*WORK TASK:* A bare number is the expected answer: the count of lines in the data holding "path".

MATERIAL PROVIDED START

File: config.mk
export PLATFORM = sky130hd
export DESIGN_NAME = iter_shifter
export DESIGN_NICKNAME = d
export VERILOG_FILES = /design/src/rtl/iter_shifter.sv
export SDC_FILE = /design/constraint.sdc
export NUM_CORES = 1
export LEC_CHECK = 0
export CORE_ASPECT_RATIO = 1.1
export CORE_UTILIZATION = 53
export CTS_BUF_LIST = sky130_fd_sc_hd__clkbuf_16
export CTS_CLUSTER_DIAMETER = 150
export DETAILED_ROUTE_END_ITERATION = 6
export PLACE_DENSITY = 0.82
export SLEW_MARGIN = 10
export SYNTH_ARGS = -nofsm -noshare
export SYNTH_HDL_FRONTEND = slang
export SYNTH_SLANG_ARGS = --single-unit
File: constraint.sdc
create_clock -name CLK -period 3.69 [get_ports CLK]
set_input_delay 0.738 -clock CLK [delete_from_list [all_inputs] [get_ports CLK]]
set_output_delay 0.738 -clock CLK [all_outputs]
set_load 0.02 [all_outputs]
<file path="config.mk">
export PLATFORM = sky130hd
export DESIGN_NAME = seg7_scan_driver_flat
export DESIGN_NICKNAME = d
export VERILOG_FILES = /design/src/rtl/seg7_pkg.sv /design/src/rtl/seg7_scan_driver_if.sv /design/src/rtl/seg7_prescaler.sv /design/src/rtl/seg7_scan_driver.sv /design/src/flat_wrapper.sv
export SDC_FILE = /design/constraint.sdc
export NUM_CORES = 1
export LEC_CHECK = 0
export CAP_MARGIN = 20
export CELL_PAD_IN_SITES_DETAIL_PLACEMENT = 1
export CELL_PAD_IN_SITES_GLOBAL_PLACEMENT = 2
export CORE_ASPECT_RATIO = 1.4
export CORE_MARGIN = 4
export CORE_UTILIZATION = 34
export DETAILED_ROUTE_END_ITERATION = 8
export HOLD_SLACK_MARGIN = 0.06
export PLACE_DENSITY = 0.89
export SLEW_MARGIN = 30
export SYNTH_ARGS = -nofsm -noshare
export SYNTH_HDL_FRONTEND = slang
export SYNTH_SLANG_ARGS = --single-unit
</file>
<file path="constraint.sdc">
create_clock -name clk -period 3.8 [get_ports clk]
set_clock_uncertainty 0.05 [all_clocks]
set_input_delay 0.76 -clock clk [delete_from_list [all_inputs] [get_ports clk]]
set_output_delay 0.76 -clock clk [all_outputs]
set_load 0.01 [all_outputs]
</file>
<file path="src/rtl/seg7_pkg.sv">
// Shared constants and types for the multiplexed 7-segment driver:
// the active-low glyph table, the blank pattern and the prescaler state type.
package seg7_pkg;

  localparam logic [6:0] SEG_BLANK = 7'h7F;

  // Digit index width; eight digits is the widest supported display.
  localparam int IDX_W = 3;

  // {a,b,c,d,e,f,g}, a = MSB, 0 = segment lit.
  localparam logic [6:0] SEG_GLYPH [16] = '{
    7'h01, 7'h4F, 7'h12, 7'h06,
    7'h4C, 7'h24, 7'h20, 7'h0F,
    7'h00, 7'h04, 7'h08, 7'h60,
    7'h31, 7'h42, 7'h30, 7'h38
  };

  typedef enum logic {
    PS_START,
    PS_RUN
  } pre_state_e;

  function automatic logic [6:0] hex_to_seg(input logic [3:0] nibble);
    return SEG_GLYPH[nibble];
  endfunction

endpackage

</file>
<file path="src/rtl/seg7_scan_driver_if.sv">
// Data/display bundle between the value source and the 7-segment scan driver.
interface seg7_scan_driver_if #(
  parameter int NUM_DIGITS = 4
);
  logic [4*NUM_DIGITS-1:0] value;
  logic                    load;
  logic [NUM_DIGITS-1:0]   dp_mask;
  logic [6:0]              seg;
  logic                    dp;
  logic [NUM_DIGITS-1:0]   an;
  logic                    frame_start;

  modport master (output value, load, dp_mask, input seg, dp, an, frame_start);
  modport slave  (input value, load, dp_mask, output seg, dp, an, frame_start);
endinterface

</file>
<file path="src/rtl/seg7_prescaler.sv">
// Slot timer and digit index for the scan driver; flags slot boundaries one
// edge ahead so the top can register its outputs on the boundary edge.
//
//   state    | meaning
//   PS_START | held in reset; the next edge opens digit 0's slot
//   PS_RUN   | counting 0..SCAN_DIV-1 within a slot, stepping the digit on wrap
module seg7_prescaler
  import seg7_pkg::*;
#(
  parameter int NUM_DIGITS = 4,
  parameter int SCAN_DIV   = 50000,
  parameter int GUARD      = 2
) (
  input  logic             clk,
  input  logic             rst,
  output logic             wrap,
  output logic             active_next,
  output logic [IDX_W-1:0] idx_next,
  output logic             frame_start
);

  localparam int CNT_W = (SCAN_DIV > 1) ? $clog2(SCAN_DIV) : 1;

  pre_state_e       state_q, state_d;
  logic [CNT_W-1:0] cnt_q, cnt_d;
  logic [IDX_W-1:0] idx_q;

  always_ff @(posedge clk) begin
    if (rst) begin
      state_q     <= PS_START;
      cnt_q       <= '0;
      idx_q       <= '0;
      frame_start <= 1'b0;
    end else begin
      state_q     <= state_d;
      cnt_q       <= cnt_d;
      idx_q       <= idx_next;
      frame_start <= wrap && (idx_next == '0);
    end
  end

  always_comb begin
    state_d  = state_q;
    wrap     = 1'b0;
    cnt_d    = cnt_q;
    idx_next = idx_q;
    case (state_q)
      PS_START: begin
        state_d  = PS_RUN;
        wrap     = 1'b1;
        cnt_d    = '0;
        idx_next = '0;
      end
      PS_RUN: begin
        if (cnt_q == CNT_W'(SCAN_DIV - 1)) begin
          wrap     = 1'b1;
          cnt_d    = '0;
          idx_next = (idx_q == IDX_W'(NUM_DIGITS - 1)) ? '0 : idx_q + 1'b1;
        end else begin
          cnt_d = cnt_q + 1'b1;
        end
      end
      default: state_d = PS_START;
    endcase
    active_next = (cnt_d >= CNT_W'(GUARD));
  end

endmodule

</file>
<file path="src/rtl/seg7_scan_driver.sv">
// Time-multiplexed N-digit common-anode 7-segment driver with registered outputs.
// Optional build macro SEG7_LEADING_ZERO_BLANK_EN blanks leading zero digits.
module seg7_scan_driver
  import seg7_pkg::*;
#(
  parameter int NUM_DIGITS = 4,
  parameter int SCAN_DIV   = 50000,
  parameter int GUARD      = 2
) (
  input  logic                clk,
  input  logic                rst,
  seg7_scan_driver_if.slave   bus
);

  generate
    if (NUM_DIGITS < 1 || NUM_DIGITS > 8) begin : g_bad_digits
      $error("seg7_scan_driver: NUM_DIGITS must be 1..8");
    end
    if (SCAN_DIV <= GUARD || GUARD < 0) begin : g_bad_timing
      $error("seg7_scan_driver: SCAN_DIV must exceed GUARD");
    end
  endgenerate

  logic                    wrap, active_next, frame_start;
  logic [IDX_W-1:0]        idx_next;
  logic [4*NUM_DIGITS-1:0] shadow_val;
  logic [NUM_DIGITS-1:0]   shadow_dp;
  logic [3:0]              nib_sel;
  logic                    dp_sel;
  logic [6:0]              glyph;
  logic [NUM_DIGITS-1:0]   an_next;
  logic [6:0]              seg_q;
  logic                    dp_q;
  logic [NUM_DIGITS-1:0]   an_q;

  seg7_prescaler #(
    .NUM_DIGITS (NUM_DIGITS),
    .SCAN_DIV   (SCAN_DIV),
    .GUARD      (GUARD)
  ) u_prescaler (
    .clk         (clk),
    .rst         (rst),
    .wrap        (wrap),
    .active_next (active_next),
    .idx_next    (idx_next),
    .frame_start (frame_start)
  );

`ifdef SEG7_LEADING_ZERO_BLANK_EN
  logic [NUM_DIGITS-1:0] lead_zero;
  logic                  zero_run;
  logic                  blank_sel;

  // Walk down from the top digit; a digit is blankable while every nibble
  // from it upward is zero. Digit 0 always shows.
  always_comb begin
    lead_zero = '0;
    zero_run  = 1'b1;
    for (int i = NUM_DIGITS - 1; i >= 0; i--) begin
      zero_run     = zero_run && (shadow_val[4*i +: 4] == 4'h0);
      lead_zero[i] = zero_run;
    end
    lead_zero[0] = 1'b0;
  end
`endif

  always_comb begin
    nib_sel = '0;
    dp_sel  = 1'b0;
`ifdef SEG7_LEADING_ZERO_BLANK_EN
    blank_sel = 1'b0;
`endif
    for (int i = 0; i < NUM_DIGITS; i++) begin
      if (idx_next == IDX_W'(i)) begin
        nib_sel = shadow_val[4*i +: 4];
        dp_sel  = shadow_dp[i];
`ifdef SEG7_LEADING_ZERO_BLANK_EN
        blank_sel = lead_zero[i];
`endif
      end
    end
`ifdef SEG7_LEADING_ZERO_BLANK_EN
    glyph = blank_sel ? SEG_BLANK : hex_to_seg(nib_sel);
`else
    glyph = hex_to_seg(nib_sel);
`endif
  end

  always_comb begin
    an_next = '1;
    if (active_next) begin
      for (int i = 0; i < NUM_DIGITS; i++) begin
        if (idx_next == IDX_W'(i)) an_next[i] = 1'b0;
      end
    end
  end

  // Glyph and dp are sampled only on the boundary edge, so a load never
  // tears the slot in progress; a load on that same edge lands a slot later.
  always_ff @(posedge clk) begin
    if (rst) begin
      shadow_val <= '0;
      shadow_dp  <= '0;
      seg_q      <= SEG_BLANK;
      dp_q       <= 1'b1;
      an_q       <= '1;
    end else begin
      if (bus.load) begin
        shadow_val <= bus.value;
        shadow_dp  <= bus.dp_mask;
      end
      if (wrap) begin
        seg_q <= glyph;
        dp_q  <= ~dp_sel;
      end
      an_q <= an_next;
    end
  end

  assign bus.seg         = seg_q;
  assign bus.dp          = dp_q;
  assign bus.an          = an_q;
  assign bus.frame_start = frame_start;

endmodule

</file>
<file path="src/flat_wrapper.sv">
// flat-port wrapper written by rule: the top's interface ports become plain ports
module seg7_scan_driver_flat import seg7_pkg::*;
#(
  parameter int NUM_DIGITS = 4,
  parameter int SCAN_DIV   = 50000,
  parameter int GUARD      = 2
)
  (clk, rst, bus_value, bus_load, bus_dp_mask, bus_seg, bus_dp, bus_an, bus_frame_start);
  seg7_scan_driver_if #(.NUM_DIGITS(NUM_DIGITS)) bus_i ();
  input  logic clk;
  input  logic rst;
  input wire logic [$bits(bus_i.value)-1:0] bus_value;
  input wire logic [$bits(bus_i.load)-1:0] bus_load;
  input wire logic [$bits(bus_i.dp_mask)-1:0] bus_dp_mask;
  output wire logic [$bits(bus_i.seg)-1:0] bus_seg;
  output wire logic [$bits(bus_i.dp)-1:0] bus_dp;
  output wire logic [$bits(bus_i.an)-1:0] bus_an;
  output wire logic [$bits(bus_i.frame_start)-1:0] bus_frame_start;
  assign bus_i.value = bus_value;
  assign bus_i.load = bus_load;
  assign bus_i.dp_mask = bus_dp_mask;
  assign bus_seg = bus_i.seg;
  assign bus_dp = bus_i.dp;
  assign bus_an = bus_i.an;
  assign bus_frame_start = bus_i.frame_start;
  seg7_scan_driver #(.NUM_DIGITS(NUM_DIGITS), .SCAN_DIV(SCAN_DIV), .GUARD(GUARD)) u_core (.clk(clk), .rst(rst), .bus(bus_i));
endmodule
</file>
===== config.mk =====
export PLATFORM = sky130hd
export DESIGN_NAME = demod_llr_quantizer_flat
export DESIGN_NICKNAME = d
export VERILOG_FILES = /design/src/rtl/demod_llr_quantizer_if.sv /design/src/rtl/demod_llr_quantizer.sv /design/src/flat_wrapper.sv
export SDC_FILE = /design/constraint.sdc
export NUM_CORES = 1
export LEC_CHECK = 0
export CAP_MARGIN = 20
export CORE_UTILIZATION = 32
export DETAILED_ROUTE_END_ITERATION = 7
export HOLD_SLACK_MARGIN = 0.03
export PLACE_DENSITY = 0.59
export SLEW_MARGIN = 20
export SYNTH_ARGS = -nofsm -noshare
export SYNTH_HDL_FRONTEND = slang
export SYNTH_SLANG_ARGS = --single-unit
export TNS_END_PERCENT = 20

===== constraint.sdc =====
create_clock -name clk -period 1.9 [get_ports clk]
set_input_delay 0.38 -clock clk [delete_from_list [all_inputs] [get_ports clk]]
set_output_delay 0.38 -clock clk [all_outputs]
set_load 0.005 [all_outputs]

===== src/rtl/demod_llr_quantizer_if.sv =====
// rtl/demod_llr_quantizer_if.sv - RAM read-out / LLR stream bundle for the LLR quantizer
interface demod_llr_quantizer_if #(
  parameter int CodeLen_bits = 8,
  parameter int SampleW      = 15,
  parameter int LLRW         = 6
);
  logic                    start;
  logic                    demodulation_read_RAM;
  logic                    RAM_read_receive;
  logic                    demodulation_valid_a;
  logic                    demodulation_valid_b;
  logic [SampleW-1:0]      douta;
  logic [SampleW-1:0]      doutb;
  logic                    llr_valid;
  logic [CodeLen_bits-1:0] llr_addr;
  logic [LLRW-1:0]         llr_a;
  logic [LLRW-1:0]         llr_b;
  logic                    hard_a;
  logic                    hard_b;
  logic                    busy;
  logic                    demod_done;
  logic                    demod_error;

  // Upstream side: frame trigger, RAM acknowledge and sample pairs
  modport master (
    output start, RAM_read_receive, demodulation_valid_a, demodulation_valid_b, douta, doutb,
    input  demodulation_read_RAM, llr_valid, llr_addr, llr_a, llr_b, hard_a, hard_b,
           busy, demod_done, demod_error
  );

  // Quantizer side
  modport slave (
    input  start, RAM_read_receive, demodulation_valid_a, demodulation_valid_b, douta, doutb,
    output demodulation_read_RAM, llr_valid, llr_addr, llr_a, llr_b, hard_a, hard_b,
           busy, demod_done, demod_error
  );
endinterface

MATERIAL PROVIDED END

*FINISHED TASK:* 7